L’unica breve “scappatella” al di fuori di tale ambito è stato uno studio sul Futurismo che mi commissionò il musicologo trentino Antonio Carlini nell’ambito delle celebrazioni del 2009 su questo movimento musicale italiano. È stato uno studio interessante. Considero ad ogni modo il Futurismo come fenomeno culturale più affascinante dal punto di vista concettuale, nell’ambito delle arti figurative e della letteratura, che non per gli esiti musicali.
I suoi maestri in ambito musicologico?
Sicuramente il mio professore Giorgio Pestelli. Oltre al rigore particolare, mi ha insegnato a considerare la musica non solo in senso tecnicistico, ma anche ad approfondirne i legami con la letteratura, col pensiero e la cultura in generale. Poi Carl Dahlhaus con la sua opera, che per me è stata ed è tutt’ora una lezione di rigore metodologico, congiunta con un’apertura a 360 gradi nei confronti delle altre discipline, dalle arti alla filosofia.
Quali sono i filosofi che ritiene fondamentali in quanto musicologo?

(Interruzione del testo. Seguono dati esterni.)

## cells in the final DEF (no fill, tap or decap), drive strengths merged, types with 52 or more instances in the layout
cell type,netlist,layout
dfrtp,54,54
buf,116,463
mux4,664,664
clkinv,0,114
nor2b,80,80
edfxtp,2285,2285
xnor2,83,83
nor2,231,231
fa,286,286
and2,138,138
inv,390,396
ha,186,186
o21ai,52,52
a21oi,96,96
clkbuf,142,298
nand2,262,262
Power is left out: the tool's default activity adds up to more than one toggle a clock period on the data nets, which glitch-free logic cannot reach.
==> src/rtl/dsrt_out_if.sv <==
interface dsrt_out_if
    import dsrt_pkg::*;
();
    logic                valid;
    logic                ready;
    logic [STATUS_W-1:0] status;
    logic [CODE_W-1:0]   rec_code;
    logic [DAY_W-1:0]    rec_day;
    logic [MONTH_W-1:0]  rec_month;
    logic [YEAR_W-1:0]   rec_year;
    logic [POSTAL_W-1:0] rec_postal;
    logic                last;

    modport source (
        output valid, status, rec_code, rec_day, rec_month, rec_year, rec_postal, last,
        input  ready
    );

    modport sink (
        input  valid, status, rec_code, rec_day, rec_month, rec_year, rec_postal, last,
        output ready
    );
endinterface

Certamente Platone e Aristotele, seguiti da Kant. Ultimamente anche l’ermeneutica filosofica di Gadamer ma anche la fenomenologia di Husserl, in relazione soprattutto ai miei studi sull’approccio alla musica di Celibidache. Sono anche un appassionato lettore di testi teologici, dei mistici occidentali come ad esempio Meister Eckart, Silesius o San Giovanni della Croce, autori che a loro volta mi riportano ancora una volta a Celibidache, convertitosi negli anni Trenta del secolo scorso, a Berlino, al Buddhismo Zen, sotto la guida di Martin Steinke, divenuto monaco buddhista, e ai suoi vastissimi interessi per i metafisici di ogni latitudine.